The conflicts Jesus had with religious leaders in his day had to do with interpretation of the law, not with the sanctity of the law. The leader of the synagogue in today’s story found Jesus too liberal in the way he interpreted law. There was no reason this woman could not have waited one more day to be healed in the mind of the synagogue leader. Jesus felt that she should be set free from her suffering immediately.
 
Leaders in first century Judaism found Jesus too liberal in other ways:
 
-          he violated table customs by eating with known sinners
-          he associated with Gentiles
-          he ignored cleanliness codes by touching the sick
-          he openly spoke with women to whom he was unrelated (including
           "foreign’ women and women with questionable reputations)
 
 This same divide between ‘liberal’ and ‘conservative’ interpretation exists in churches today. Christian churches of different flavors contend against each other, sometimes bitterly, about scriptural interpretation and the application of scriptural truths in daily living.
 
 
Accusations about being too liberal or too literal, too lax or too fundamentalist are tossed about in the name of Jesus, each side believing that they are in the corner of truth.
 
Meanwhile, lost in the shuffle is the fact that one of the sacred truths of our faith has been abandoned in virtually every Christian camp, conservative and liberal.
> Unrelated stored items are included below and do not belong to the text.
Context: an optimization exercise on an open-source flow, tuned for a short achievable clock period and few clock cycles. The choices shown serve that exercise and are no tape-out recipe.
In this exercise RTL edits were held to simulation tests only and were not proved equivalent to the original.
Power figures rest on the tool's default switching activity, not on a simulated workload.

**design/flow/design.v**
```verilog
`timescale 1ns/100ps
package isa_pkg;
   localparam int code_w     = 16;
   localparam int reg_addr_w = 4;
   localparam int imm_w      = 8;
   localparam int tgt_w      = 8;    
   typedef enum logic [2:0] {
      alu_class = 3'd0,
      jz        = 3'd1,    
      jnz       = 3'd2,    
      loadi     = 3'd3,    
      jnc       = 3'd4,    
      jc        = 3'd5,    
      stop      = 3'd6,    
      nop       = 3'd7     
   } class_e;
   typedef enum logic [2:0] {
      op_sll  = 3'b000,
      op_srl  = 3'b001,
      op_add  = 3'b010,
      op_sub  = 3'b011,
      op_and  = 3'b100,
      op_xnor = 3'b101
   } alu_op_e;
   typedef struct packed {
      class_e                cls;
      alu_op_e               op;
      logic [reg_addr_w-1:0] dest;
      logic [reg_addr_w-1:0] src_a;
      logic [reg_addr_w-1:0] src_b;
      logic [imm_w-1:0]      imm;
      logic [tgt_w-1:0]      target;
   } decoded_t;
endpackage
`timescale 1ns/100ps
package core_pkg;
   localparam int word_w = 32;    
   typedef enum logic [1:0] {
      s_req     = 2'd0,
      s_release = 2'd1,
      s_exec    = 2'd2,
      s_halt    = 2'd3
   } seq_state_e;
   typedef struct packed {
      logic [word_w-1:0] data;
      logic              carry;    
   } alu_res_t;
   typedef struct packed {
      logic                     take;
      logic [7:0]                target;    
   } br_res_t;
   typedef struct packed {
      logic                          we;
      logic [3:0]                    addr;    
      logic [word_w-1:0]             data;
   } wb_t;
endpackage
`timescale 1ns/100ps
module instr_decoder (
   input  logic [isa_pkg::code_w-1:0] code,
   output isa_pkg::decoded_t          dec
);
   logic op_legal;
   assign op_legal = (code[14:12] <= 3'b101);    
   always_comb begin
      dec = '0;
      casez (code[15:12])
         4'b0???: dec.cls = op_legal ? isa_pkg::alu_class : isa_pkg::nop;
         4'b1000: dec.cls = isa_pkg::jz;
         4'b1001: dec.cls = isa_pkg::jnz;
         4'b1010: dec.cls = isa_pkg::loadi;
         4'b1011: dec.cls = isa_pkg::jnc;
         4'b1100: dec.cls = isa_pkg::jc;
         4'b1111: dec.cls = isa_pkg::stop;
         default: dec.cls = isa_pkg::nop;    
      endcase
      if (op_legal) begin
         dec.op = isa_pkg::alu_op_e'(code[14:12]);
      end else begin
         dec.op = isa_pkg::op_sll;
      end
      dec.dest   = code[11:8];
      dec.src_a  = code[7:4];    
      dec.src_b  = code[3:0];
      dec.imm    = code[7:0];
      dec.target = {code[11:8], code[3:0]};
   end
endmodule
`timescale 1ns/100ps
module reg_file #(
   parameter int data_w = 32
) (
   input  logic                          clk,
   input  logic                          arst_n,
   input  logic [isa_pkg::reg_addr_w-1:0] addr_a,
   input  logic [isa_pkg::reg_addr_w-1:0] addr_b,
   output logic [data_w-1:0]             rd_a,
   output logic [data_w-1:0]             rd_b,
   input  core_pkg::wb_t                 wb
);
   localparam int n_regs = 1 << isa_pkg::reg_addr_w;
   logic [data_w-1:0] regs [n_regs];
   always_ff @(posedge clk or negedge arst_n) begin
      if (!arst_n) begin
         for (int i = 0; i < n_regs; i++) regs[i] <= '0;
      end else if (wb.we) begin
         regs[wb.addr] <= wb.data[data_w-1:0];
      end
   end
   assign rd_a = regs[addr_a];
   assign rd_b = regs[addr_b];
endmodule
`timescale 1ns/100ps
module alu #(
   parameter int data_w = 32
) (
   input  logic [data_w-1:0] a,
   input  logic [data_w-1:0] b,
   input  isa_pkg::alu_op_e  op,
   output core_pkg::alu_res_t res
);
   logic              sub;
   logic [data_w-1:0] b_eff;
   logic [data_w:0]   sum;     
   logic [data_w-1:0] y;
   assign sub   = (op == isa_pkg::op_sub);
   assign b_eff = sub ? ~b : b;
   assign sum   = {1'b0, a} + {1'b0, b_eff} + sub;
   always_comb begin
      y = '0;
      case (op)
         isa_pkg::op_sll:  y = a << b[4:0];
         isa_pkg::op_srl:  y = a >> b[4:0];
         isa_pkg::op_add,
         isa_pkg::op_sub:  y = sum[data_w-1:0];
         isa_pkg::op_and:  y = a & b;
         isa_pkg::op_xnor: y = ~(a ^ b);
         default: y = '0;
      endcase
   end
   assign res.data  = core_pkg::word_w'(y);
   assign res.carry = sum[data_w];
endmodule
`timescale 1ns/100ps
module branch_unit #(
   parameter int data_w = 32
) (
   input  logic              clk,
   input  logic              arst_n,
   input  logic [data_w-1:0] a,
   input  isa_pkg::decoded_t dec,
   input  logic              alu_carry,
   input  logic              exec,
   output core_pkg::br_res_t br
);
   logic carry_q;
   logic a_zero;
   logic arith;
   assign a_zero = (a == '0);
   assign arith  = (dec.cls == isa_pkg::alu_class) && (dec.op == isa_pkg::op_add || dec.op == isa_pkg::op_sub);
   always_ff @(posedge clk or negedge arst_n) begin
      if (!arst_n) begin
         carry_q <= 1'b0;
      end else if (exec && arith) begin
         carry_q <= alu_carry;
      end
   end
   always_comb begin
      case (dec.cls)
         isa_pkg::jz:      br.take = a_zero;
         isa_pkg::jnz:     br.take = !a_zero;
         isa_pkg::jc:      br.take = carry_q;
         isa_pkg::jnc:     br.take = !carry_q;
         default: br.take = 1'b0;
      endcase
      br.target = dec.target;
   end
endmodule
`timescale 1ns/100ps
module sequencer #(
   parameter int data_w = 32,
   parameter int pc_w   = 8
) (
   input  logic                       clk,
   input  logic                       arst_n,
   output logic                       fetch_req,
   output logic [pc_w-1:0]            fetch_pc,
   input  logic [isa_pkg::code_w-1:0] fetch_code,
   input  logic                       fetch_ack,
   output logic [isa_pkg::code_w-1:0] code,
   input  isa_pkg::decoded_t          dec,
   input  core_pkg::alu_res_t         alu_res,
   input  core_pkg::br_res_t          br,
   output logic                       exec,
   output core_pkg::wb_t              wb,
   output logic                       halted
);
   core_pkg::seq_state_e        state;
   logic [pc_w-1:0]   pc;
   logic [data_w-1:0] wb_word;
   logic              wb_we;
   always_ff @(posedge clk or negedge arst_n) begin
      if (!arst_n) begin
         state     <= core_pkg::s_req;
         fetch_req <= 1'b0;
         pc        <= '0;
         code      <= '0;
      end else begin
         case (state)
            core_pkg::s_req: begin
               if (!fetch_req) begin
                  fetch_req <= 1'b1;
               end else if (fetch_ack) begin
                  code      <= fetch_code;
                  fetch_req <= 1'b0;
                  state     <= core_pkg::s_release;
               end
            end
            core_pkg::s_release: if (!fetch_ack) state <= core_pkg::s_exec;    
            core_pkg::s_exec: begin
               if (dec.cls == isa_pkg::stop) begin
                  state <= core_pkg::s_halt;    
               end else begin
                  state <= core_pkg::s_req;
                  pc    <= br.take ? br.target[pc_w-1:0] : pc + 1'b1;
               end
            end
            default: state <= core_pkg::s_halt;    
         endcase
      end
   end
   assign fetch_pc = pc;
   assign exec     = (state == core_pkg::s_exec);
   assign halted   = (state == core_pkg::s_halt);
   always_comb begin
      wb_we   = 1'b0;
      wb_word = '0;
      if (exec) begin
         case (dec.cls)
            isa_pkg::alu_class: begin
               wb_we   = 1'b1;
               wb_word = alu_res.data[data_w-1:0];
            end
            isa_pkg::loadi: begin
               wb_we   = 1'b1;
               wb_word = data_w'(dec.imm);    
            end
            default: wb_we = 1'b0;
         endcase
      end
      wb.we   = wb_we;
      wb.addr = dec.dest;
      wb.data = core_pkg::word_w'(wb_word);
   end
endmodule
`timescale 1ns/100ps
module cpu_core #(
   parameter int data_w = 32,
   parameter int pc_w   = 8
) (
   input  logic                           clk,
   input  logic                           arst_n,
   output logic                           fetch_req,
   output logic [pc_w-1:0]                fetch_pc,
   input  logic [isa_pkg::code_w-1:0]     fetch_code,
   input  logic                           fetch_ack,
   output logic                           wb_valid,
   output logic [isa_pkg::reg_addr_w-1:0] wb_addr,
   output logic [data_w-1:0]              wb_data,
   output logic                           halted
);
   localparam int n_words = 1 << pc_w;
   logic [15:0]        icache [n_words];
   logic [n_words-1:0] ival_q;
   logic               wr_q;         
   logic [pc_w-1:0]    wa_q;
   logic [15:0]        wd_q;
   always_ff @(posedge clk) begin
      if (wr_q) icache[wa_q] <= wd_q;
   end
   logic            req_q;
   logic [pc_w-1:0] fa_q;            
   logic [pc_w-1:0] pf_q;            
   logic            ack_now, idle;
   assign ack_now = req_q && fetch_ack;
   assign idle    = !req_q && !fetch_ack;
   logic [pc_w-1:0]   fpc_q;
   logic              dv_q;
   logic [15:0]       dc_q;
   logic [pc_w-1:0]   dpc_q;
   logic              stop_q, halt_q;
   logic [pc_w-1:0]   stop_pc_q;
   logic [data_w-1:0] regs [16];
   logic              carry_q;
   logic              ex_we_q, ex_setc_q, ex_br_q;
   logic              ex_sll_q, ex_srl_q, ex_add_q, ex_sub_q, ex_and_q, ex_xnr_q, ex_pas_q;
   logic [15:0]       ex_wen_q;      
   logic [4:0]        ex_sh_q;       
   logic [1:0]        ex_brk_q;      
   logic [pc_w-1:0]   ex_tgt_q;
   logic [3:0]        ex_d_q;
   logic [data_w-1:0] ex_a_q, ex_b_q;
   logic [data_w-1:0] res_q;         
   logic              wb_v_q;
   logic [3:0]        wb_a_q;
   function automatic logic [33:0] ks_add(input logic [32:0] x, input logic [32:0] z);
      logic [32:0] g, p, gg, pp;
      logic [32:0] s;
      g  = x & z;
      p  = x ^ z;
      gg = g;
      pp = p;
      for (int d = 1; d < 33; d = d * 2) begin
         for (int i = 32; i >= d; i--) begin
            gg[i] = gg[i] | (pp[i] & gg[i-d]);
            pp[i] = pp[i] & pp[i-d];
         end
      end
      s[0] = p[0];
      for (int i = 1; i < 33; i++) s[i] = p[i] ^ gg[i-1];
      ks_add = {gg[32], s};
   endfunction
   logic [data_w-1:0] xa, xb, y, xbe;
   logic [33:0]       sum;
   logic              ex_take;
   assign xa  = ex_a_q;
   assign xb  = ex_b_q;
   assign xbe = ex_sub_q ? ~xb : xb;
   assign sum = ks_add({xa, ex_sub_q}, {xbe, ex_sub_q});
   assign y = ({data_w{ex_sll_q}} & (xa << ex_sh_q))
            | ({data_w{ex_srl_q}} & (xa >> ex_sh_q))
            | ({data_w{ex_add_q}} & sum[data_w:1])
            | ({data_w{ex_and_q}} & (xa & xb))
            | ({data_w{ex_xnr_q}} & ~(xa ^ xb))
            | ({data_w{ex_pas_q}} & xa);
   always_comb begin
      case (ex_brk_q)
         2'd0:    ex_take = (xa == '0);
         2'd1:    ex_take = (xa != '0);
         2'd2:    ex_take = !carry_q;
         default: ex_take = carry_q;
      endcase
   end
   logic ex_redir;
   assign ex_redir = ex_br_q && ex_take;
   logic [3:0]        op;
   logic [data_w-1:0] rs_a, rs_b;
   logic              d_live, is_alu, is_ldi, is_stop, is_bz, is_bc;
   logic              haz_a, haz_b, br_in_ex, d_take, d_redir, stop_d;
   assign op      = dc_q[15:12];
   assign rs_a    = regs[dc_q[7:4]];
   assign rs_b    = regs[dc_q[3:0]];
   assign d_live  = dv_q && !ex_redir && !stop_q;
   assign is_alu  = !op[3] && (op[2:0] <= 3'd5);
   assign is_ldi  = (op == 4'b1010);
   assign is_stop = (op == 4'b1111);
   assign is_bz   = (op == 4'b1000) || (op == 4'b1001);
   assign is_bc   = (op == 4'b1011) || (op == 4'b1100);
   assign haz_a   = ex_we_q && (ex_d_q == dc_q[7:4]);
   assign haz_b   = ex_we_q && (ex_d_q == dc_q[3:0]);
   assign br_in_ex = (is_bz && haz_a) || (is_bc && ex_setc_q);
   logic [15:0] zf_q;
   logic        a_zero;
   assign a_zero = (wb_v_q && wb_a_q == dc_q[7:4]) ? (res_q == '0) : zf_q[dc_q[7:4]];
   always_comb begin
      case (op)
         4'b1000: d_take = a_zero;
         4'b1001: d_take = !a_zero;
         4'b1011: d_take = !carry_q;
         4'b1100: d_take = carry_q;
         default: d_take = 1'b0;
      endcase
   end
   assign d_redir = d_live && !br_in_ex && d_take;
   assign stop_d  = d_live && is_stop;
   logic            redirect, hit, deliver, f_ok, need, pf_ok;
   logic [pc_w-1:0] tgt;
   assign redirect = ex_redir || d_redir;
   assign tgt      = ex_redir ? ex_tgt_q : {dc_q[11:8], dc_q[3:0]};
   assign hit      = ival_q[fpc_q];
   assign deliver  = ack_now && (fa_q == fpc_q);
   assign f_ok     = (hit || deliver) && !stop_q;
   assign need     = !hit && !stop_q && !stop_d && !redirect && !(wr_q && wa_q == fpc_q);
   assign pf_ok    = !ival_q[pf_q] && !stop_q && !stop_d && !redirect && !(wr_q && wa_q == pf_q);
   always_ff @(posedge clk or negedge arst_n) begin
      if (!arst_n) begin
         ival_q <= '0;
         wr_q   <= 1'b0;
         wa_q   <= '0;
         wd_q   <= '0;
         req_q  <= 1'b0;
         fa_q   <= '0;
         pf_q   <= '0;
         fpc_q  <= '0;
         dv_q   <= 1'b0;
         dc_q   <= '0;
         dpc_q  <= '0;
         stop_q <= 1'b0;
         stop_pc_q <= '0;
         halt_q <= 1'b0;
      end else begin
         wr_q <= 1'b0;
         if (wr_q) ival_q[wa_q] <= 1'b1;
         if (req_q) begin
            if (fetch_ack) begin
               req_q <= 1'b0;
               wr_q  <= 1'b1;
               wa_q  <= fa_q;
               wd_q  <= fetch_code;
               pf_q  <= fa_q + 1'b1;
            end
         end else if (stop_q) begin
            halt_q <= 1'b1;                  
            fa_q   <= stop_pc_q;
         end else if (idle) begin
            if (need) begin
               req_q <= 1'b1;
               fa_q  <= fpc_q;
            end else if (pf_ok) begin
               req_q <= 1'b1;
               fa_q  <= pf_q;
            end else if (ival_q[pf_q]) begin
               pf_q  <= pf_q + 1'b1;
            end
         end
         if (redirect) begin
            dv_q  <= 1'b0;
            fpc_q <= tgt;
         end else begin
            dv_q  <= f_ok;
            dc_q  <= hit ? icache[fpc_q] : fetch_code;
            dpc_q <= fpc_q;
            if (f_ok) fpc_q <= fpc_q + 1'b1;
         end
         if (stop_d) begin
            stop_q    <= 1'b1;
            stop_pc_q <= dpc_q;
         end
      end
   end
   always_ff @(posedge clk or negedge arst_n) begin
      if (!arst_n) begin
         ex_we_q   <= 1'b0;
         ex_wen_q  <= '0;
         ex_setc_q <= 1'b0;
         ex_br_q   <= 1'b0;
         ex_brk_q  <= '0;
         ex_tgt_q  <= '0;
         ex_d_q    <= '0;
         ex_sll_q  <= 1'b0;
         ex_srl_q  <= 1'b0;
         ex_add_q  <= 1'b0;
         ex_sub_q  <= 1'b0;
         ex_and_q  <= 1'b0;
         ex_xnr_q  <= 1'b0;
         ex_pas_q  <= 1'b0;
         ex_a_q    <= '0;
         ex_b_q    <= '0;
         ex_sh_q   <= '0;
      end else begin
         ex_we_q   <= d_live && (is_alu || is_ldi);
         ex_wen_q  <= (d_live && (is_alu || is_ldi)) ? (16'b1 << dc_q[11:8]) : 16'b0;
         ex_setc_q <= d_live && is_alu && (op[2:1] == 2'b01);
         ex_br_q   <= d_live && br_in_ex;
         ex_brk_q  <= op[3] ? ((op == 4'b1000) ? 2'd0 : (op == 4'b1001) ? 2'd1 :
                               (op == 4'b1011) ? 2'd2 : 2'd3) : 2'd0;
         ex_tgt_q  <= {dc_q[11:8], dc_q[3:0]};
         ex_d_q    <= dc_q[11:8];
         ex_sll_q  <= (op == 4'b0000);
         ex_srl_q  <= (op == 4'b0001);
         ex_add_q  <= (op == 4'b0010) || (op == 4'b0011);
         ex_sub_q  <= (op == 4'b0011);
         ex_and_q  <= (op == 4'b0100);
         ex_xnr_q  <= (op == 4'b0101);
         ex_pas_q  <= is_ldi;
         ex_a_q    <= is_ldi ? data_w'(dc_q[7:0]) : (haz_a ? y : rs_a);
         ex_b_q    <= haz_b ? y : rs_b;
         ex_sh_q   <= haz_b ? y[4:0] : rs_b[4:0];
      end
   end
   always_ff @(posedge clk or negedge arst_n) begin
      if (!arst_n) begin
         carry_q <= 1'b0;
         wb_v_q  <= 1'b0;
         wb_a_q  <= '0;
         res_q   <= '0;
         for (int i = 0; i < 16; i++) regs[i] <= '0;
         zf_q    <= '1;
      end else begin
         if (wb_v_q) zf_q[wb_a_q] <= (res_q == '0);
         wb_v_q <= ex_we_q;
         if (ex_setc_q) carry_q <= sum[data_w+1];
         if (ex_we_q) begin
            wb_a_q       <= ex_d_q;
            res_q        <= y;
         end
         for (int i = 0; i < 16; i++) if (ex_wen_q[i]) regs[i] <= y;
      end
   end
   assign fetch_req = req_q;
   assign fetch_pc  = fa_q;
   assign wb_valid  = wb_v_q;
   assign wb_addr   = wb_a_q;
   assign wb_data   = res_q;
   assign halted    = halt_q;
endmodule
```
We have convinced ourselves that the Fourth Commandment is out of date, because the pace of today’s world is too furious to take a full day off. Since things change in an instant, we submit, we must be accessible and plugged in – by cell phone or Blackberry or laptop – so we can receive and send messages, even when “off duty”. We also argue that our children must be available for competitions on Sundays, because it is the way of the world today. And finally, since Sunday is the only day we have to attend to the things left undone the rest of the week, such as laundry and shopping and yard care, these things must be done.
 
Our list could go on, because our reasons are many and growing. Maybe in Moses’ day it was possible to take a day off to chill. Maybe in the nineteenth century, or in the 1950’s, or even in the 1980’s a day off could be worked in…but this is just not possible in 2010.
 
But of course, we can take a day off. We hide from God and from ourselves when we ignore the Sabbath. We deny the instinct God placed in us when we ignore the Sabbath. We become impoverished in many ways when we refuse to rest…
 
Ignoring human suffering in the name of compliance with law is absurd. But to ignore our need to take time to seek to know God more fully in the name of our self-imposed schedule is equally absurd.
 
As we prepare to leave this sanctuary place, let us ponder the words of Saint Augustine: “Thou hast made us for thyself, O Lord, and our hearts are restless until they find rest in thee.” Amen.